Da un punto di vista economico, spiega in una nota l’Osservatorio nazionale miele, “è stato stimato l’importo del danno per il mancato reddito relativo alla mancata produzione di miele di acacia, in 55 milioni di euro, e di miele di agrumi in 18 milioni di euro. A tale danno stimato va aggiunto l’onere aggiuntivo per il ricorso degli apicoltori alla nutrizione artificiale delle api per evitare la morte delle famiglie per fame”.
Per quanto riguarda le cause si legge ancora nel rapporto: “Se il 2018 sembra dunque essere stata un’annata estremamente negativa per il Sud, peggiore anche degli scorsi anni, per il Centro e per il Nord si è caratterizzata come discreta sebbene con forti disomogeneità territoriali. Oltre agli effetti dei repentini mutamenti meteorologici, le numerose segnalazioni di spopolamenti e cali produttivi dovuti all’uso di pesticidi confermano quanto la convivenza dell’apicoltura con i sistemi agricoli intensivi sia una delle principali criticità del settore”.

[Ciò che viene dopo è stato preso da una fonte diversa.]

--- config.mk ---
export PLATFORM = sky130hd
export DESIGN_NAME = wts_channel_reader
export DESIGN_NICKNAME = d
export VERILOG_FILES = /design/src/rtl/wts_channel_reader.sv
export SDC_FILE = /design/constraint.sdc
export NUM_CORES = 1
export LEC_CHECK = 0
export ABC_AREA = 0
export CAP_MARGIN = 15
export CORE_ASPECT_RATIO = 0.7
export CORE_UTILIZATION = 30
export CTS_BUF_LIST = sky130_fd_sc_hd__clkbuf_8
export DETAILED_ROUTE_END_ITERATION = 6
export GPL_ROUTABILITY_DRIVEN = 0
export GPL_TIMING_DRIVEN = 1
export SYNTH_ARGS = -nofsm -noshare
export SYNTH_HDL_FRONTEND = slang
export SYNTH_SLANG_ARGS = --single-unit
--- constraint.sdc ---
create_clock -name clk -period 4.9 [get_ports clk]
set_input_delay 0.735 -clock clk [delete_from_list [all_inputs] [get_ports clk]]
set_output_delay 0.735 -clock clk [all_outputs]
set_load 0.05 [all_outputs]
$ cat src/rtl/p_d_seq.sv
// ---------------------------------------------------------------------------
// p_d_seq : sequential 3-to-8 priority decoder with valid/ready input.
//
// It accepts one 3-bit index per transaction and drives the matching one-hot
// line on d_out for HOLD cycles. It then inserts GAP forced idle cycles. This
// is the receive-side partner of the 8-to-3 priority encoder: in_none marks
// the encoder's "no bit set" case, which shares code 000 and decodes to zero.
//
// Parameters
//   HOLD  cycles d_out stays asserted per transaction (1..255)
//   GAP   forced idle cycles after each transaction   (0..15)
//
// Ports
//   clk       clock, rising edge
//   rst_n     asynchronous active-low reset
//   in_valid  upstream index valid
//   in_ready  block can accept an index (0 in reset and while abort=1)
//   in_code   index to decode, 0..7
//   in_none   decode to all-zero instead of a one-hot line
//   abort     synchronous cancel of the current transaction
//   d_out     registered one-hot output (or zero)
//   busy      registered, high in DRIVE and GAP
//   done      one-cycle pulse on the last DRIVE cycle
//   err       sticky loopback mismatch flag
//
// Build option
//   P_D_LOOPBACK_EN  when defined, an internal 8-to-3 priority encoder
//                    re-encodes d_out during DRIVE and sets err on a mismatch
//                    with the latched code. When undefined, err is tied to 0.
// ---------------------------------------------------------------------------
module p_d_seq #(
  parameter int unsigned HOLD = 4,
  parameter int unsigned GAP  = 1
) (
  input  logic       clk,
  input  logic       rst_n,
  input  logic       in_valid,
  output logic       in_ready,
  input  logic [2:0] in_code,
  input  logic       in_none,
  input  logic       abort,
  output logic [7:0] d_out,
  output logic       busy,
  output logic       done,
  output logic       err
);

  // The hold counter is loaded with HOLD-1. DRIVE therefore lasts exactly
  // HOLD cycles: it ends in the cycle where the counter reads zero.
  localparam logic [7:0] HOLD_LOAD = 8'(HOLD - 1);
  // With GAP=0 the GAP state is never entered, so its load value is unused.
  localparam bit         HAS_GAP   = (GAP > 0);
  localparam logic [3:0] GAP_LOAD  = HAS_GAP ? 4'(GAP - 1) : 4'd0;

  typedef enum logic [1:0] {
    ST_IDLE  = 2'd0,
    ST_DRIVE = 2'd1,
    ST_GAP   = 2'd2
  } state_e;

  state_e     state_q;
  logic [7:0] hold_cnt_q;
  logic [3:0] gap_cnt_q;
  logic [2:0] code_q;
  logic       none_q;
  logic [7:0] d_out_q;
  logic       busy_q;

  // One-hot decodes of the live input index and of the latched index.
  logic [7:0] onehot_in_d;
  logic [7:0] onehot_lat_d;
  logic [7:0] accept_pattern_d;
  logic [7:0] latched_pattern_d;
  logic       accept_d;

  genvar gi;
  generate
    for (gi = 0; gi < 8; gi++) begin : g_dec
      assign onehot_in_d[gi]  = (in_code == 3'(gi));
      assign onehot_lat_d[gi] = (code_q  == 3'(gi));
    end
  endgenerate

  assign accept_pattern_d  = in_none ? 8'h00 : onehot_in_d;
  assign latched_pattern_d = none_q  ? 8'h00 : onehot_lat_d;

  // Ready is decoded from the state. It is also gated by reset and abort,
  // so no index is taken while the block is held in reset or being
  // cancelled.
  assign in_ready = rst_n && !abort && (state_q == ST_IDLE);
  assign accept_d = in_valid && in_ready;

  // done is decoded from the state and the counter, with no input path.
  assign done  = (state_q == ST_DRIVE) && (hold_cnt_q == 8'd0);
  assign d_out = d_out_q;
  assign busy  = busy_q;

  // -------------------------------------------------------------------------
  // Sequencer: state, counters, latched index and registered outputs.
  // -------------------------------------------------------------------------
  always_ff @(posedge clk or negedge rst_n) begin
    if (!rst_n) begin
      state_q    <= ST_IDLE;
      hold_cnt_q <= 8'd0;
      gap_cnt_q  <= 4'd0;
      code_q     <= 3'd0;
      none_q     <= 1'b0;
      d_out_q    <= 8'h00;
      busy_q     <= 1'b0;
    end else if (abort) begin
      // The cancel wins over every other transition. In IDLE, in_ready is
      // already 0, so nothing is accepted in the same cycle.
      state_q    <= ST_IDLE;
      hold_cnt_q <= 8'd0;
      gap_cnt_q  <= 4'd0;
      d_out_q    <= 8'h00;
      busy_q     <= 1'b0;
    end else begin
      case (state_q)
        ST_IDLE: begin
          if (accept_d) begin
            code_q     <= in_code;
            none_q     <= in_none;
            hold_cnt_q <= HOLD_LOAD;
            // d_out is valid from the acceptance edge onward.
            d_out_q    <= accept_pattern_d;
            busy_q     <= 1'b1;
            state_q    <= ST_DRIVE;
          end
        end

        ST_DRIVE: begin
          if (hold_cnt_q != 8'd0) begin
            hold_cnt_q <= hold_cnt_q - 8'd1;
            // Each cycle, d_out is rebuilt from the latched index. A
            // disturbed output register then recovers on the next edge,
            // and the live in_code has no influence here.
            d_out_q    <= latched_pattern_d;
          end else begin
            d_out_q <= 8'h00;
            if (HAS_GAP) begin
              state_q   <= ST_GAP;
              gap_cnt_q <= GAP_LOAD;
            end else begin
              state_q <= ST_IDLE;
              busy_q  <= 1'b0;
            end
          end
        end

        ST_GAP: begin
          if (gap_cnt_q != 4'd0) begin
            gap_cnt_q <= gap_cnt_q - 4'd1;
          end else begin
            state_q <= ST_IDLE;
            busy_q  <= 1'b0;
          end
        end

        default: begin
          state_q <= ST_IDLE;
          d_out_q <= 8'h00;
          busy_q  <= 1'b0;
        end
      endcase
    end
  end

`ifdef P_D_LOOPBACK_EN
  // -------------------------------------------------------------------------
  // Loopback check: re-encode what is actually on d_out and compare it with
  // the index we meant to drive. Highest set bit wins; zero encodes to 000.
  // -------------------------------------------------------------------------
  function automatic logic [2:0] enc8(input logic [7:0] v);
    logic [2:0] r;
    r = 3'd0;
    for (int i = 0; i < 8; i++) begin
      if (v[i]) r = 3'(i);
    end
    return r;
  endfunction

  logic err_q;
  logic loop_mismatch_d;

  // A none transaction drives zero on purpose, so it is excluded from the
  // check: zero would re-encode to 000 whatever index was latched.
  assign loop_mismatch_d = (state_q == ST_DRIVE) && !none_q &&
                           (enc8(d_out_q) != code_q);

  always_ff @(posedge clk or negedge rst_n) begin
    if (!rst_n) begin
      err_q <= 1'b0;
    end else if (abort) begin
      err_q <= 1'b0;
    end else if (loop_mismatch_d) begin
      err_q <= 1'b1;
    end
  end

  assign err = err_q;
`else
  assign err = 1'b0;
`endif

endmodule

$ cat config.mk
export PLATFORM = sky130hd
export DESIGN_NAME = p_d_seq
export DESIGN_NICKNAME = d
export VERILOG_FILES = /design/src/rtl/p_d_seq.sv
export SDC_FILE = /design/constraint.sdc
export NUM_CORES = 1
export LEC_CHECK = 0
export ABC_AREA = 1
export CORE_AREA = 2 2 47 82
export CTS_BUF_LIST = sky130_fd_sc_hd__clkbuf_2
export DETAILED_ROUTE_END_ITERATION = 7
export DIE_AREA = 0 0 49 84
export GPL_ROUTABILITY_DRIVEN = 0
export GPL_TIMING_DRIVEN = 0
export PLACE_DENSITY_LB_ADDON = 0.08
export SYNTH_ARGS = -nofsm -noshare
export SYNTH_HDL_FRONTEND = slang
export SYNTH_SLANG_ARGS = --single-unit
$ cat constraint.sdc
create_clock -name clk -period 1.85 [get_ports clk]
set_input_delay 0.185 -clock clk [delete_from_list [all_inputs] [get_ports clk]]
set_output_delay 0.185 -clock clk [all_outputs]
set_load 0.1 [all_outputs]
## After elaboration in Yosys (flattened, before gate mapping)

Index checks and enable logic that the tools add are counted.

| operators by class | value |
|---|---|
| equal/unequal tests | 23 |
| muxes and demuxes | 23 |
| reduce and logical (&&, ||, !) cells | 19 |
| $add $sub $neg | 2 |
| bitwise gates (word level) | 1 |

Operators with widths:

| operator | number |
|---|---|
| 2-to-1 mux 8 bit | 8 |
| == test 3 bit, second input constant | 8 |
| one-hot mux 8 bit (3 select lines) | 1 |
| one-hot mux 8 bit (2 select lines) | 1 |
| AND reduction 3 bit | 5 |
| == test 3 x 2 -> 1 bit, second input constant | 4 |
| 2-to-1 mux 4 bit | 3 |
| inequality test 3 bit, second input constant | 4 |
| zero test 8 bit | 1 |
| 2-to-1 mux 2 bit | 4 |
| one-hot mux 4 bit (2 select lines) | 1 |
| nonzero test 8 bit | 1 |
| subtractor 8 x 1 -> 8 bit, second input constant | 1 |
| == test 3 x 1 -> 1 bit, second input constant | 2 |
| zero test 3 bit | 2 |
| one-hot mux 2 bit (3 select lines) | 1 |
| nonzero test 3 bit | 2 |
| logical AND 1 bit | 4 |
| inequality test 2 bit, second input constant | 2 |
| nonzero test 4 bit | 1 |
| subtractor 4 x 1 -> 4 bit, second input constant | 1 |
| 2-to-1 mux 1 bit | 3 |
| inequality test 3 x 2 -> 1 bit, second input constant | 1 |
| one-hot mux 1 bit (3 select lines) | 1 |
| other kinds (6) | 6 |

| storage, ports and cells | value |
|---|---|
| output and inout bits | 12 |
| flip-flop bits (word level) | 27 |
| input bits | 8 |

## Depth between registers and ports, before layout

| logic depth | value |
|---|---|
| word-level depth | 7 |
| depth in mapped cells | 9 |
| gate-level depth less buffers | 9 |

## Worst setup path after synthesis

Ideal clock, no wire load.

| timing path | value |
|---|---|
| kind | register -> output |
| start point | register hold_cnt_q[0] |
| end point | output port done |
| path slack | -0.666 ns |
| arrival | 2.331 ns |
| buffers on the path | 0 |
| stages on the path, launching flop included | 7 |
| cells stage by stage | dfrtp_1 inv_1 ha_1 nand3_1 nor2_4 clkinv_1 nor2_1 |

| on the way | value |
|---|---|
| longest elaborated chain between the ends | 2 |

Ends and longest elaborated chain:

| what | RTL line | source |
|---|---|---|
| start, declared | 62 | `logic [7:0] hold_cnt_q;` |
| start signal, assigned | 134 | `hold_cnt_q <= hold_cnt_q - 8'd1;` |
| zero test 8 bit | 94 | `assign done = (state_q == ST_DRIVE) && (hold_cnt_q == 8'd0);` |
| logical AND 1 bit | 94 |  |
| end, declared | 44 | `output logic done,` |

Every way passes these cells.

## Worst setup path in the final report

Same ends and word-level chain as after synthesis.

==> results.tsv <==
stage	metric	value	unit
sta	max_freq	0.5581	GHz
route	drtAntennaViolNets	0	
route	dr.pass1.iters	4	
die	start_util	0.4696	
clocking	htreeDepth	1	
logic_synthesis	synth.most_common_cell	nand2_1	
route	routed_wl	3839	µm
finish	nFillCells	336	
sta	worstMarginPinSlew	943.6	ps
route	wire_per_inst	12.42	µm
die	dieHeight	84	µm
worst_setup_path	crit_top_cell	nor2_4	
sta	relSlewSlack	0.3734	
global_route	track_usage	0.1984	
logic_synthesis	avgSynthCellArea	7.249	µm²
placement	hpwlAfterDp	2794	µm
worst_setup_path	end_kind	output port	
die	rows	29	
job	cap_violations	0	
logic_synthesis	yosysUniqueCellTypes	25	
finish	drive_gt1_frac	0.2395	
finish	utilization	0.5823	
finish	multi_input_area	872.1	µm²
clocking	cts-root-buf	clkbuf_2	
outcome	outcome	finished clean	
logic_synthesis	synth_nets	240	
logic_synthesis	synth_flop_cell	dfrtp_1	
route	drtIter0Drc	15	
logic_synthesis	yosys-top-cells-count	nand2_1 (70), dfrtp_1 (27), inv_1 (27)	
logic_synthesis	yosysTopAreaCell	dfrtp_1	
global_route	grt_first_pass_wirelength	6417	µm
finish	antennaDiodeCount	0	
logic_synthesis	yosys-top-cells-area	dfrtp_1 (41%), nand2_1 (16%), inv_1 (6.1%)	
route	viasPerCell	4.903	
placement	io_buffers	18	
die	num_io_pins	20	
clocking	cts.sinks	27	
logic_synthesis	ys_seq_area_frac	0.4088	
worst_setup_path	cp.required	1660	ps
die	dieWidth	49	µm
power_and_ir_drop	power_density	820.1	nW/µm²
worst_setup_path	reg2reg_depth	11	
sta	period_minus_slack	1792	ps
route	vias	1515	
clocking	tritoncts	built	
logic_synthesis	synth_seq_cells	27	
finish	final_nets	276	
sta	slew_viol_final	0	
finish	regArea	678.2	µm²
worst_setup_path	regToRegSetupSlack	180	ps
worst_setup_path	slowest_stage	dfrtp_1	
worst_hold_path	holdCritPathClass	in -> async	
logic_synthesis	synthArstFlopShare	1.000	
power_and_ir_drop	leakage	1.031	nW
die	die-area	4116	µm²
sta	rsz0062_at_grt	true	
clocking	clkSlewWorstSetupHoldPaths	300	ps
sta	hold_viol	0	
worst_setup_path	worstReg2RegEnd	hold_cnt_q[0]$_DFFE_PN0P_	
global_route	grt_start_max_net_pins	28	
sta	fin_setup_tns	0	ps
worst_setup_path	critPathLaunchType	flip-flop	
sta	setup_viol	0	
worst_setup_path	r2r_start	hold_cnt_q[0]$_DFFE_PN0P_	
die	core	3520	µm²
worst_setup_path	slowest_delay	450	ps
global_route	antenna_found_initial	0	
logic_synthesis	syn_area	1653	µm²
logic_synthesis	synth_edf_count	0	
worst_setup_path	worst-setup-path-type	reg -> out	
sta	min_period_over_period	0.9686	
worst_setup_path	worstPathArrival	1610	ps
finish	area_delta_synth_final	24.00	%
placement	placed_area	1898	µm²
logic_synthesis	synthCells	228	
clocking	cts_inserted_buffers	3	
power_and_ir_drop	vdd_drop_max	0.5093	mV
worst_setup_path	worstPathCellList	inv_2 > ha_4 > nand3_4 > nor2_4 > clkinv_4 > nor2_4 > buf_12	
sta	fin_hold_ws	367.5	ps
worst_setup_path	cp_max_fo	2	
global_route	grt_pass1_vias	1498	
route	drc	0	
global_route	overflow	0	
finish	final_area	2049	µm²
logic_synthesis	synth_top_area_frac	0.4088	
clocking	cts_buffer_depth	2	
sta	fin_skew	36.19	ps
logic_synthesis	yosysWarnings	0	
clocking	clock_latency	390	ps
==> worst max-delay path: cells and delay by family (launching register included) <==
family                     cells  cell delay, ps
adders and majority gates      1             140
and+or+nand+nor                3             330
DFF                            1             450
buffers and inverters          3             330
==> routing by layer <==
layer	vias up	global-route usage	wire [µm]
met4	0	0.06234	30
li1	791	-	-
met2	14	0.3948	2187
met1	708	0.2106	1549
met3	2	0.01613	71
met5	-	0	0
==> registers in the layout, summed over array words and instances, names as in the netlist <==
name and cells:
state_q 2, code_q 3, busy 1, d_out 8
gap_cnt_q 4, none_q 1, hold_cnt_q 8
==> repair_timing <==
action | in CTS | in global routing
gates resized for setup | 42 | 14
hold buffers | 2 | 0
endpoints found under the setup margin | 33 | 10
cloned | 0 | 0
hold endpoints to repair | 27 | 0
pin swaps | 1 | 4
setup buffers | 6 | 5
==> final cells by class <==
cell class | instances | share of cell area
tap | 46 | 0.02808
timing repair buffer | 31 | 0.1306
clock inverter | 1 | 0.004273
sequential | 27 | 0.3309
inverter | 31 | 0.05922
multi-input combinational | 166 | 0.4255
clock buffer | 3 | 0.007326
buffer | 4 | 0.01404
==> worst max path at each step <==
stage	startpoint	endpoint	slack, ps	depth (start not counted)
after CTS	d_out[2]$_DFFE_PN0P_	d_out[2]	0.3	1
after floorplan	state_q[0]$_DFFE_PN0P_	hold_cnt_q[0]$_DFFE_PN0P_	7	9
after detailed placement	rst_n	in_ready	-1390	4
after global routing	hold_cnt_q[0]$_DFFE_PN0P_	done	-50	7
final	hold_cnt_q[0]$_DFFE_PN0P_	done	60	7
after global placement	rst_n	in_ready	-1460	4
==> layout by cell type (no fill, tap or decap), types with 7 or more instances in the layout <==
master / instances
nand2_1: 70
inv_1: 25
dfrtp_1: 25
o21ai_0: 20
nand3_1: 19
nor2_1: 18
buf_4: 12
clkbuf_2: 10
nand4_1: 7
==> cell families after synthesis <==
logic type,count (synthesis),share of synthesized area
adder cells (fa/ha/maj),4,0.03028
buffers and inverters,35,0.08781
flip-flops,27,0.4088
AND/OR/NAND/NOR,133,0.3724
other,1,0.002269
AO/OA/AOI/OAI,28,0.09841
==> stage by stage <==
stage,total power [mW],worst slack [ps],instances
after global routing,1.797,-54.26,309
after global placement,1.308,-1459,292
final,1.681,58.10,309
after CTS,1.635,0.3182,304
after detailed placement,1.314,-1388,292
after floorplan,1.166,7.018,228
==> power breakdown <==
group	leakage [nW]	switching (mW)	internal (mW)
sequential	0.361	0.0500	0.648
combinational	0.653	0.468	0.264
clock	0.0170	0.193	0.0566
total	1.03	0.712	0.969
(Power assumes the default switching activity.)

L’Italia è il quarto paese produttore dell’Unione europea per numero di alveari (1,4 milioni), dopo Spagna (2,9 milioni di alveari), Romania e Polonia (rispettivamente 1,8 e 1,6 milioni di alveari). A livello geografico la produzione è diffusa in tutte le regioni del paese. La regione più produttiva è il Piemonte, con oltre 5 mila tonnellate stimate nel 2018, seguita da Toscana con oltre 3 mila tonnellate e da Emilia-Romagna con oltre 2 mila tonnellate.